* Work required: Reproduce the listing that follows so that each line matches the original exactly.

* Exercise material:
• • •

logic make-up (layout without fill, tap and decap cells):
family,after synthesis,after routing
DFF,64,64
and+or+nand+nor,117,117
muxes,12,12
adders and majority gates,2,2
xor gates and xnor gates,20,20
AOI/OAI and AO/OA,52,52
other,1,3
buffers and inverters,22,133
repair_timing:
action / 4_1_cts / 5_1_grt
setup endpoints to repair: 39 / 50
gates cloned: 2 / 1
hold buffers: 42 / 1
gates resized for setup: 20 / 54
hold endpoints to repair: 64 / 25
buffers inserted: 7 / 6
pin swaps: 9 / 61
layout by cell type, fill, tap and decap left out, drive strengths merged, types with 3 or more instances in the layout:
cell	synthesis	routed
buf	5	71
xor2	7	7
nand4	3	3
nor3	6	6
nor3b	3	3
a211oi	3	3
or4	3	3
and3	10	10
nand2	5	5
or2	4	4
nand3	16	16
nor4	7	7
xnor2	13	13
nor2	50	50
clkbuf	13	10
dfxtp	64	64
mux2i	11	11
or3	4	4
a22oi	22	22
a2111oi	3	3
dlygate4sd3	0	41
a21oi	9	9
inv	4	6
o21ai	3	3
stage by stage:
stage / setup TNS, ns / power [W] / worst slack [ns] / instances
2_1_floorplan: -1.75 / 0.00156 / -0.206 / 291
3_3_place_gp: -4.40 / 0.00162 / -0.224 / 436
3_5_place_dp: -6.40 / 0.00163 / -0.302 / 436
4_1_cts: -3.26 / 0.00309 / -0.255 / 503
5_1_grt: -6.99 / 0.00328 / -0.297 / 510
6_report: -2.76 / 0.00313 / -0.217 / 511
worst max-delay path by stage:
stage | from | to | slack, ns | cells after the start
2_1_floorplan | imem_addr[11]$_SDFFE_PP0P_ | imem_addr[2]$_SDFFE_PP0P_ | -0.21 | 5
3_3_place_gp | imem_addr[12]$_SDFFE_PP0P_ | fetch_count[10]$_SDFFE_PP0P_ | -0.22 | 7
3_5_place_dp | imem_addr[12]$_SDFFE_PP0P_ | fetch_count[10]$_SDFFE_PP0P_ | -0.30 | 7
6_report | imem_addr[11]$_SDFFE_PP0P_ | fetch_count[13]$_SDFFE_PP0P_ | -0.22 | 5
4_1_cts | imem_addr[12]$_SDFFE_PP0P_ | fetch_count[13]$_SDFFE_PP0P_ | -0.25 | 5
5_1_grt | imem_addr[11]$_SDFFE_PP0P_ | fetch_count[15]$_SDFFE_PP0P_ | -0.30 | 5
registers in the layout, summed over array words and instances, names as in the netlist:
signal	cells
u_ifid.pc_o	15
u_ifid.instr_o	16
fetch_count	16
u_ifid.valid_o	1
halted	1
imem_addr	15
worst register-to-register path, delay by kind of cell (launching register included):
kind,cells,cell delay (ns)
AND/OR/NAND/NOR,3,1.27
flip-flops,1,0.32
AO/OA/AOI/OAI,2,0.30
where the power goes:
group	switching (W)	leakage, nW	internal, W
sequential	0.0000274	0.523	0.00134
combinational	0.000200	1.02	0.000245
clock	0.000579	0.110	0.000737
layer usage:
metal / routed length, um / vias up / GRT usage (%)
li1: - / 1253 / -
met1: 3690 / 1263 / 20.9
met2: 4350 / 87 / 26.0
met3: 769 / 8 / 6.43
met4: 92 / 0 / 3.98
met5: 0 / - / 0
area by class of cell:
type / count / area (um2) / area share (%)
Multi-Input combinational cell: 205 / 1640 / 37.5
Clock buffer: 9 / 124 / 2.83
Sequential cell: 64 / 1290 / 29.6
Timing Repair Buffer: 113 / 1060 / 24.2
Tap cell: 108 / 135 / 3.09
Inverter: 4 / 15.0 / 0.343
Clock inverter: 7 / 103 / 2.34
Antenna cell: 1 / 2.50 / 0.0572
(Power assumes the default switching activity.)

• • •

* Exercise response:
logic make-up (layout without fill, tap and decap cells):
family,after synthesis,after routing
DFF,64,64
and+or+nand+nor,117,117
muxes,12,12
adders and majority gates,2,2
xor gates and xnor gates,20,20
AOI/OAI and AO/OA,52,52
other,1,3
buffers and inverters,22,133
repair_timing:
action / 4_1_cts / 5_1_grt
setup endpoints to repair: 39 / 50
gates cloned: 2 / 1
hold buffers: 42 / 1
gates resized for setup: 20 / 54
hold endpoints to repair: 64 / 25
buffers inserted: 7 / 6
pin swaps: 9 / 61
layout by cell type, fill, tap and decap left out, drive strengths merged, types with 3 or more instances in the layout:
cell	synthesis	routed
buf	5	71
xor2	7	7
nand4	3	3
nor3	6	6
nor3b	3	3
a211oi	3	3
or4	3	3
and3	10	10
nand2	5	5
or2	4	4
nand3	16	16
nor4	7	7
xnor2	13	13
nor2	50	50
clkbuf	13	10
dfxtp	64	64
mux2i	11	11
or3	4	4
a22oi	22	22
a2111oi	3	3
dlygate4sd3	0	41
a21oi	9	9
inv	4	6
o21ai	3	3
stage by stage:
stage / setup TNS, ns / power [W] / worst slack [ns] / instances
2_1_floorplan: -1.75 / 0.00156 / -0.206 / 291
3_3_place_gp: -4.40 / 0.00162 / -0.224 / 436
3_5_place_dp: -6.40 / 0.00163 / -0.302 / 436
4_1_cts: -3.26 / 0.00309 / -0.255 / 503
5_1_grt: -6.99 / 0.00328 / -0.297 / 510
6_report: -2.76 / 0.00313 / -0.217 / 511
worst max-delay path by stage:
stage | from | to | slack, ns | cells after the start
2_1_floorplan | imem_addr[11]$_SDFFE_PP0P_ | imem_addr[2]$_SDFFE_PP0P_ | -0.21 | 5
3_3_place_gp | imem_addr[12]$_SDFFE_PP0P_ | fetch_count[10]$_SDFFE_PP0P_ | -0.22 | 7
3_5_place_dp | imem_addr[12]$_SDFFE_PP0P_ | fetch_count[10]$_SDFFE_PP0P_ | -0.30 | 7
6_report | imem_addr[11]$_SDFFE_PP0P_ | fetch_count[13]$_SDFFE_PP0P_ | -0.22 | 5
4_1_cts | imem_addr[12]$_SDFFE_PP0P_ | fetch_count[13]$_SDFFE_PP0P_ | -0.25 | 5
5_1_grt | imem_addr[11]$_SDFFE_PP0P_ | fetch_count[15]$_SDFFE_PP0P_ | -0.30 | 5
registers in the layout, summed over array words and instances, names as in the netlist:
signal	cells
u_ifid.pc_o	15
u_ifid.instr_o	16
fetch_count	16
u_ifid.valid_o	1
halted	1
imem_addr	15
worst register-to-register path, delay by kind of cell (launching register included):
kind,cells,cell delay (ns)
AND/OR/NAND/NOR,3,1.27
flip-flops,1,0.32
AO/OA/AOI/OAI,2,0.30
where the power goes:
group	switching (W)	leakage, nW	internal, W
sequential	0.0000274	0.523	0.00134
combinational	0.000200	1.02	0.000245
clock	0.000579	0.110	0.000737
layer usage:
metal / routed length, um / vias up / GRT usage (%)
li1: - / 1253 / -
met1: 3690 / 1263 / 20.9
met2: 4350 / 87 / 26.0
met3: 769 / 8 / 6.43
met4: 92 / 0 / 3.98
met5: 0 / - / 0
area by class of cell:
type / count / area (um2) / area share (%)
Multi-Input combinational cell: 205 / 1640 / 37.5
Clock buffer: 9 / 124 / 2.83
Sequential cell: 64 / 1290 / 29.6
Timing Repair Buffer: 113 / 1060 / 24.2
Tap cell: 108 / 135 / 3.09
Inverter: 4 / 15.0 / 0.343
Clock inverter: 7 / 103 / 2.34
Antenna cell: 1 / 2.50 / 0.0572
(Power assumes the default switching activity.)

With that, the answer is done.